DAX: Tepid Growth Forecasts Not Hindering Momentum

Summary

Skyline of downtown Frankfurt am Main Germany

benedek

Late winter can be bleak. In addition to dirty snow, and long stretches without public holidays (if you’re an American at least), the optimism that begins with the New Year is tempered by practical realities. Given the German dual ethos of being both practical and realistic, it would be inconsiderate to paint a rosy picture of Deutschland at the moment. Attitudes around the industrial titan, and flagship economy of Europe, are bleak indeed.
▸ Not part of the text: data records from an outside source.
--- config.mk ---
export PLATFORM = sky130hd
export DESIGN_NAME = modular_exponentiation_unit_top_flat
export DESIGN_NICKNAME = d
export VERILOG_FILES = /design/src/mexp_pkg.sv /design/src/mexp_if.sv /design/src/modular_exponentiation_unit_top.sv /design/src/mexp_dp.sv /design/src/mexp_ctrl.sv /design/src/flat_wrapper.sv
export SDC_FILE = /design/constraint.sdc
export NUM_CORES = 1
export LEC_CHECK = 0
export ABC_CLOCK_PERIOD_IN_PS = 10100
export BUFFER_PORTS_ARGS = -buffer_cell sky130_fd_sc_hd__buf_2
export CAP_MARGIN = 5
export CORE_UTILIZATION = 48
export DETAILED_ROUTE_END_ITERATION = 8
export PLACE_DENSITY_LB_ADDON = 0.3
export RECOVER_POWER = 25
export SLEW_MARGIN = 20
export SYNTH_ARGS = -nofsm -noshare
export SYNTH_HDL_FRONTEND = slang
export SYNTH_SLANG_ARGS = --single-unit
--- constraint.sdc ---
create_clock -name clk -period 10.1 [get_ports clk]
set_clock_uncertainty 0.15 [all_clocks]
set_input_delay 2.525 -clock clk [delete_from_list [all_inputs] [get_ports clk]]
set_output_delay 2.525 -clock clk [all_outputs]
set_load 0.1 [all_outputs]
--- src/mexp_pkg.sv ---
package mexp_pkg;

    localparam int VALUE_WIDTH = 12;

    // Counter for the bit-serial multiplier; it has to hold VALUE_WIDTH itself.
    localparam int CNT_W = $clog2(VALUE_WIDTH + 1);

    // Configuration register file.
    localparam int CFG_IDX_W = 2;
    localparam logic [CFG_IDX_W-1:0] REG_MODULUS          = CFG_IDX_W'(0);
    localparam logic [CFG_IDX_W-1:0] REG_PUBLIC_EXPONENT  = CFG_IDX_W'(1);
    localparam logic [CFG_IDX_W-1:0] REG_PRIVATE_EXPONENT = CFG_IDX_W'(2);

    localparam logic [VALUE_WIDTH-1:0] MODULUS_RESET  = VALUE_WIDTH'(3721);
    localparam logic [VALUE_WIDTH-1:0] EXPONENT_RESET = VALUE_WIDTH'(1);

    // Input selector codes.
    localparam logic FUNC_ENCRYPT = 1'b0;
    localparam logic FUNC_DECRYPT = 1'b1;

    // Operand pair fed into the modular multiplier.
    typedef enum logic {
        MUL_ACC = 1'b0,   // accumulator times square
        MUL_SQ  = 1'b1    // square times square
    } mul_sel_t;

    typedef struct packed {
        logic     load;       // take a new item and start the base reduction
        logic     mul_start;  // load multiplier operands chosen by mul_sel
        mul_sel_t mul_sel;
        logic     mul_step;   // one multiplier bit
        logic     wr_sq;      // multiplier result into the square register
        logic     wr_acc;     // multiplier result into the accumulator
        logic     exp_shift;  // move to the next exponent bit
        logic     out_load;   // place the final value in the output register
    } mexp_cmd_t;

    typedef struct packed {
        logic mul_done;
        logic exp_bit;
        logic exp_zero;
        logic mod_small;
        logic out_free;
    } mexp_stat_t;

endpackage

--- src/mexp_if.sv ---
interface mexp_in_if import mexp_pkg::*; ();
    logic                   valid;
    logic                   ready;
    logic                   func;
    logic [VALUE_WIDTH-1:0] base_value;

    modport source (output valid, output func, output base_value, input ready);
    modport sink (input valid, input func, input base_value, output ready);
endinterface

interface mexp_out_if import mexp_pkg::*; ();
    logic                   valid;
    logic                   ready;
    logic [VALUE_WIDTH-1:0] power_result;

    modport source (output valid, output power_result, input ready);
    modport sink (input valid, input power_result, output ready);
endinterface

interface mexp_cfg_if import mexp_pkg::*; ();
    logic                   valid;
    logic                   ready;
    logic [CFG_IDX_W-1:0]   index;
    logic [VALUE_WIDTH-1:0] data;

    modport source (output valid, output index, output data, input ready);
    modport sink (input valid, input index, input data, output ready);
endinterface

--- src/modular_exponentiation_unit_top.sv ---
// Modular exponentiation unit. Each item on req carries a base value and a
// selector; the block returns base raised to the public exponent (func = 0) or
// the private exponent (func = 1), reduced modulo the configured modulus, as one
// item on rsp. An exponent of zero gives 1, and a modulus below two gives 0.
// The three registers (modulus, public exponent, private exponent at indexes 0,
// 1 and 2) are written through cfg, which is always ready; an index of 3 is
// ignored, and they should only be written while no item is in flight.
// One item is worked on at a time. The work is done by a bit-serial modular
// multiplier that handles one multiplier bit per clock. Each item first has its
// base reduced on the multiplier; then, for each exponent bit up to the highest
// set one, the accumulator is multiplied by the square if the bit is set, and
// the square is squared. A zero exponent goes to the result right after the
// reduction, and a modulus below two skips the arithmetic. A finished result
// sits in an output register, so the next item is taken while the previous one
// still waits for rsp.ready.
module modular_exponentiation_unit_top import mexp_pkg::*; (
    input  logic        clk,
    input  logic        rst_n,
    mexp_in_if.sink     req,
    mexp_out_if.source  rsp,
    mexp_cfg_if.sink    cfg
);

    mexp_cmd_t  cmd;
    mexp_stat_t stat;
    logic       in_ready;

    // The controller owns the input handshake; the datapath owns the
    // configuration registers and the output register.
    assign req.ready = in_ready;

    mexp_ctrl u_ctrl (
        .clk      (clk),
        .rst_n    (rst_n),
        .in_valid (req.valid),
        .in_ready (in_ready),
        .stat     (stat),
        .cmd      (cmd)
    );

    mexp_dp u_dp (
        .clk        (clk),
        .rst_n      (rst_n),
        .cmd        (cmd),
        .stat       (stat),
        .func       (req.func),
        .base_value (req.base_value),
        .cfg        (cfg),
        .rsp        (rsp)
    );

`ifndef SYNTHESIS
    // A finished result is never written over one that is still waiting.
    a_no_overwrite: assert property (@(posedge clk) disable iff (!rst_n)
        cmd.out_load |-> (!rsp.valid || rsp.ready))
        else $error("output register overwritten while a result was pending");

    // Every loaded result shows up on rsp in the next cycle.
    a_load_shows: assert property (@(posedge clk) disable iff (!rst_n)
        cmd.out_load |=> rsp.valid)
        else $error("loaded result not presented");

    // The multiplier is never stepped past its last bit.
    a_step_bound: assert property (@(posedge clk) disable iff (!rst_n)
        cmd.mul_step |-> !stat.mul_done)
        else $error("multiplier stepped after completion");

    // Only one item is in work at a time.
    a_one_item: assert property (@(posedge clk) disable iff (!rst_n)
        (req.valid && req.ready) |=> !req.ready)
        else $error("second item accepted while busy");
`endif

endmodule

--- src/mexp_dp.sv ---
module mexp_dp import mexp_pkg::*; (
    input  logic                   clk,
    input  logic                   rst_n,
    input  mexp_cmd_t              cmd,
    output mexp_stat_t             stat,
    input  logic                   func,
    input  logic [VALUE_WIDTH-1:0] base_value,
    mexp_cfg_if.sink               cfg,
    mexp_out_if.source             rsp
);

    logic [VALUE_WIDTH-1:0] modulus_reg;
    logic [VALUE_WIDTH-1:0] pub_exp_reg;
    logic [VALUE_WIDTH-1:0] priv_exp_reg;

    logic [VALUE_WIDTH-1:0] acc_reg;
    logic [VALUE_WIDTH-1:0] sq_reg;
    logic [VALUE_WIDTH-1:0] exp_reg;
    logic [VALUE_WIDTH-1:0] mul_a_reg;
    logic [VALUE_WIDTH-1:0] mul_b_reg;
    logic [VALUE_WIDTH-1:0] mul_r_reg;
    logic [CNT_W-1:0]       mul_cnt_reg;
    logic [CNT_W-1:0]       mul_cnt_next;
    logic [VALUE_WIDTH-1:0] res_reg;
    logic                   out_valid_reg;
    logic                   out_valid_next;

    logic [VALUE_WIDTH+1:0] sum;
    logic [VALUE_WIDTH+1:0] mod_x1;
    logic [VALUE_WIDTH+1:0] mod_x2;
    logic [VALUE_WIDTH+1:0] sub_x1;
    logic [VALUE_WIDTH+1:0] sub_x2;
    logic [VALUE_WIDTH-1:0] mul_r_next;

    assign cfg.ready = 1'b1;

    always_ff @(posedge clk or negedge rst_n)
    begin
        if (!rst_n)
        begin
            modulus_reg  <= MODULUS_RESET;
            pub_exp_reg  <= EXPONENT_RESET;
            priv_exp_reg <= EXPONENT_RESET;
        end
        else if (cfg.valid)
        begin
            case (cfg.index)
                REG_MODULUS:          modulus_reg  <= cfg.data;
                REG_PUBLIC_EXPONENT:  pub_exp_reg  <= cfg.data;
                REG_PRIVATE_EXPONENT: priv_exp_reg <= cfg.data;
                default:              ;
            endcase
        end
    end

    // One step of interleaved modular multiplication: r = 2r + bit*a, then
    // bring it back below the modulus. With r and a below m the sum is below 3m.
    assign sum    = {1'b0, mul_r_reg, 1'b0}
                  + {2'b00, (mul_b_reg[VALUE_WIDTH-1] ? mul_a_reg : {VALUE_WIDTH{1'b0}})};
    assign mod_x1 = {2'b00, modulus_reg};
    assign mod_x2 = {1'b0, modulus_reg, 1'b0};
    assign sub_x1 = sum - mod_x1;
    assign sub_x2 = sum - mod_x2;

    always_comb
    begin
        if (sum >= mod_x2)
        begin
            mul_r_next = sub_x2[VALUE_WIDTH-1:0];
        end
        else if (sum >= mod_x1)
        begin
            mul_r_next = sub_x1[VALUE_WIDTH-1:0];
        end
        else
        begin
            mul_r_next = sum[VALUE_WIDTH-1:0];
        end
    end

    always_comb
    begin
        mul_cnt_next = mul_cnt_reg;
        if (cmd.load || cmd.mul_start)
        begin
            mul_cnt_next = CNT_W'(VALUE_WIDTH);
        end
        else if (cmd.mul_step)
        begin
            mul_cnt_next = mul_cnt_reg - CNT_W'(1);
        end
    end

    always_comb
    begin
        out_valid_next = out_valid_reg;
        if (cmd.out_load)
        begin
            out_valid_next = 1'b1;
        end
        else if (rsp.ready)
        begin
            out_valid_next = 1'b0;
        end
    end

    always_ff @(posedge clk or negedge rst_n)
    begin
        if (!rst_n)
        begin
            mul_cnt_reg   <= '0;
            out_valid_reg <= 1'b0;
        end
        else
        begin
            mul_cnt_reg   <= mul_cnt_next;
            out_valid_reg <= out_valid_next;
        end
    end

    always_ff @(posedge clk)
    begin
        if (cmd.load)
        begin
            // The base is first reduced as 1 * base mod m on the same unit.
            mul_a_reg <= VALUE_WIDTH'(1);
            mul_b_reg <= base_value;
            mul_r_reg <= '0;
            acc_reg   <= VALUE_WIDTH'(1);
            exp_reg   <= (func == FUNC_DECRYPT) ? priv_exp_reg : pub_exp_reg;
        end
        else
        begin
            if (cmd.mul_start)
            begin
                mul_a_reg <= (cmd.mul_sel == MUL_ACC) ? acc_reg : sq_reg;
                mul_b_reg <= sq_reg;
                mul_r_reg <= '0;
            end
            else if (cmd.mul_step)
            begin
                mul_b_reg <= {mul_b_reg[VALUE_WIDTH-2:0], 1'b0};
                mul_r_reg <= mul_r_next;
            end
            if (cmd.wr_acc)
            begin
                acc_reg <= mul_r_reg;
            end
            if (cmd.exp_shift)
            begin
                exp_reg <= {1'b0, exp_reg[VALUE_WIDTH-1:1]};
            end
        end
        if (cmd.wr_sq)
        begin
            sq_reg <= mul_r_reg;
        end
        if (cmd.out_load)
        begin
            res_reg <= stat.mod_small ? '0 : acc_reg;
        end
    end

    assign stat.mul_done  = (mul_cnt_reg == '0);
    assign stat.exp_bit   = exp_reg[0];
    assign stat.exp_zero  = (exp_reg == '0);
    assign stat.mod_small = (modulus_reg < VALUE_WIDTH'(2));
    assign stat.out_free  = !out_valid_reg || rsp.ready;

    assign rsp.valid        = out_valid_reg;
    assign rsp.power_result = res_reg;

endmodule

--- src/mexp_ctrl.sv ---
module mexp_ctrl import mexp_pkg::*; (
    input  logic       clk,
    input  logic       rst_n,
    input  logic       in_valid,
    output logic       in_ready,
    input  mexp_stat_t stat,
    output mexp_cmd_t  cmd
);

    typedef enum logic [5:0] {
        ST_IDLE   = 6'b000001,
        ST_REDUCE = 6'b000010,
        ST_BIT    = 6'b000100,
        ST_ACC    = 6'b001000,
        ST_SQ     = 6'b010000,
        ST_FINISH = 6'b100000
    } state_t;

    state_t state_reg;
    state_t state_next;

    assign in_ready = (state_reg == ST_IDLE);

    always_comb
    begin
        state_next = state_reg;
        cmd        = '0;
        case (state_reg)
            ST_IDLE:
            begin
                if (in_valid)
                begin
                    cmd.load   = 1'b1;
                    state_next = stat.mod_small ? ST_FINISH : ST_REDUCE;
                end
            end
            ST_REDUCE:
            begin
                if (!stat.mul_done)
                begin
                    cmd.mul_step = 1'b1;
                end
                else
                begin
                    cmd.wr_sq  = 1'b1;
                    state_next = ST_BIT;
                end
            end
            ST_BIT:
            begin
                if (stat.exp_zero)
                begin
                    state_next = ST_FINISH;
                end
                else if (stat.exp_bit)
                begin
                    cmd.mul_start = 1'b1;
                    cmd.mul_sel   = MUL_ACC;
                    state_next    = ST_ACC;
                end
                else
                begin
                    cmd.mul_start = 1'b1;
                    cmd.mul_sel   = MUL_SQ;
                    state_next    = ST_SQ;
                end
            end
            ST_ACC:
            begin
                if (!stat.mul_done)
                begin
                    cmd.mul_step = 1'b1;
                end
                else
                begin
                    cmd.wr_acc    = 1'b1;
                    cmd.mul_start = 1'b1;
                    cmd.mul_sel   = MUL_SQ;
                    state_next    = ST_SQ;
                end
            end
            ST_SQ:
            begin
                if (!stat.mul_done)
                begin
                    cmd.mul_step = 1'b1;
                end
                else
                begin
                    cmd.wr_sq     = 1'b1;
                    cmd.exp_shift = 1'b1;
                    state_next    = ST_BIT;
                end
            end
            ST_FINISH:
            begin
                if (stat.out_free)
                begin
                    cmd.out_load = 1'b1;
                    state_next   = ST_IDLE;
                end
            end
            default:
            begin
                state_next = ST_IDLE;
            end
        endcase
    end

    always_ff @(posedge clk or negedge rst_n)
    begin
        if (!rst_n)
        begin
            state_reg <= ST_IDLE;
        end
        else
        begin
            state_reg <= state_next;
        end
    end

endmodule

--- src/flat_wrapper.sv ---
// flat-port wrapper written by rule: the top's interface ports become plain ports
module modular_exponentiation_unit_top_flat import mexp_pkg::*;
  (clk, rst_n, req_valid, req_func, req_base_value, req_ready, rsp_valid, rsp_power_result, rsp_ready, cfg_valid, cfg_index, cfg_data, cfg_ready);
  mexp_in_if req_i ();
  mexp_out_if rsp_i ();
  mexp_cfg_if cfg_i ();
  input  logic clk;
  input  logic rst_n;
  input wire logic [$bits(req_i.valid)-1:0] req_valid;
  input wire logic [$bits(req_i.func)-1:0] req_func;
  input wire logic [$bits(req_i.base_value)-1:0] req_base_value;
  output wire logic [$bits(req_i.ready)-1:0] req_ready;
  output wire logic [$bits(rsp_i.valid)-1:0] rsp_valid;
  output wire logic [$bits(rsp_i.power_result)-1:0] rsp_power_result;
  input wire logic [$bits(rsp_i.ready)-1:0] rsp_ready;
  input wire logic [$bits(cfg_i.valid)-1:0] cfg_valid;
  input wire logic [$bits(cfg_i.index)-1:0] cfg_index;
  input wire logic [$bits(cfg_i.data)-1:0] cfg_data;
  output wire logic [$bits(cfg_i.ready)-1:0] cfg_ready;
  assign req_i.valid = req_valid;
  assign req_i.func = req_func;
  assign req_i.base_value = req_base_value;
  assign req_ready = req_i.ready;
  assign rsp_valid = rsp_i.valid;
  assign rsp_power_result = rsp_i.power_result;
  assign rsp_i.ready = rsp_ready;
  assign cfg_i.valid = cfg_valid;
  assign cfg_i.index = cfg_index;
  assign cfg_i.data = cfg_data;
  assign cfg_ready = cfg_i.ready;
  modular_exponentiation_unit_top u_core (.clk(clk), .rst_n(rst_n), .req(req_i), .rsp(rsp_i), .cfg(cfg_i));
endmodule
Yosys cells after proc, flatten, opt, wreduce, memory -nomap -nowiden
Cells that the tools add are included.
{"block": "word_totals", "elab_cells": 85, "in_bits": 32, "ff_bits": 131}
{"block": "op_classes", "n_mux": 36, "addsub": 4, "n_reduce_logical": 17, "order_cmp": 3, "eq_ne": 12}
{"operator": "$mux W12", "n": 10}
{"operator": "$mux W6", "n": 6}
{"operator": "$pmux W6 S5", "n": 1}
{"operator": "$sub A12 B12 Y12", "n": 2}
{"operator": "$add A13 B12 Y14", "n": 1}
{"operator": "$ge A14 B12 Y1", "n": 1}
{"operator": "$ge A14 B13 Y1", "n": 1}
{"operator": "$mux W1", "n": 13}
{"operator": "$logic_not A12 Y1", "n": 1}
{"operator": "$lt A12 B2 Y1 const B", "n": 1}
{"operator": "$mux W4", "n": 2}
{"operator": "$eq A6 B1 Y1 const B", "n": 1}
{"operator": "$eq A6 B2 Y1 const B", "n": 1}
{"operator": "$eq A6 B3 Y1 const B", "n": 1}
{"operator": "$eq A6 B4 Y1 const B", "n": 1}
{"operator": "$eq A6 B5 Y1 const B", "n": 1}
{"operator": "$eq A6 B6 Y1 const B", "n": 1}
{"operator": "$reduce_and A2 Y1", "n": 3}
{"operator": "$reduce_bool A2 Y1", "n": 3}
{"operator": "$mux W5", "n": 1}
{"operator": "$logic_not A4 Y1", "n": 1}
{"operator": "$mux W2", "n": 2}
{"operator": "$ne A2 B1 Y1 const B", "n": 2}
{"operator": "$ne A2 B2 Y1 const B", "n": 2}
{"operator": "11 further kinds", "n": 13}

Depth between registers and ports, before layout
{"block": "depth", "word_depth": 6, "mapped_depth": 18, "ltp_nobuf": 17}

Modules after synthesis
From an unflattened synthesis, not the netlist that was laid out.
{"block": "unflattened", "hier_cells": 699, "hier_area_um2": 7253.2}
{"module": "mexp_dp", "instances": 1, "cells_each": 652, "area_per_inst_um2": 6850.3}
{"module": "mexp_ctrl", "instances": 1, "cells_each": 47, "area_per_inst_um2": 402.9}

Least setup slack after synthesis
Ideal clock, no wire load.
{"block": "synth_path", "path_type": "reg2out", "startpoint": "register u_core.u_ctrl.state_reg[0]", "endpoint": "output port req_ready", "required_time_ps": 7425, "slack_ps": 5804, "stages_incl_launch_ff": 4, "n_path_buf": 0, "t_arrival_ps": 1621, "cell_sequence": "dfstp_2 > nor4b_1 > nand2_1 > inv_1"}
{"block": "synth_between", "elab_chain_len": 1}
{"item": "from (decl)", "line": "mexp_ctrl.sv:19", "text": "state_t state_reg;"}
{"item": "from (signal assigned)", "line": "mexp_ctrl.sv:118", "text": "state_reg <= state_next;"}
{"item": "$eq A6 B1 Y1", "line": "mexp_ctrl.sv:22", "text": "assign in_ready = (state_reg == ST_IDLE);"}
{"item": "to (decl)", "line": "flat_wrapper.sv:12", "text": "output wire logic [$bits(req_i.ready)-1:0] req_ready;"}
No other way between the ends.

Final worst setup path
Ends and elaborated chain as after synthesis.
But how that translates to financial markets and potential utility in an investment portfolio is not a total 1:1. I like the underlying contents of DAX and their demonstrable resilience to a weakening macro environment in Germany. Today, we will look at the country that gave us (modern) beer, schnitzel, and Mercedes and one representative ETF – the Global X DAX ETF (NASDAQ:DAX).

Dreary Economic

The German economy was challenged in 2023, experiencing a contraction of 0.3%. The government recently downwardly revised its growth expectations in 2024 from 1.3% to 0.2%, and the downward revisions extend into 2025 per the Financial Times.

The Financial Times also pointed to Germany's constitutionally codified "debt brake", which limits budget deficits by law. This has hampered the government’s ability to invest in critical infrastructure such as railways and bridges for which Northern Europe is typically lauded, which in turn has also negatively impacted growth that that is factored into GDP forecasts.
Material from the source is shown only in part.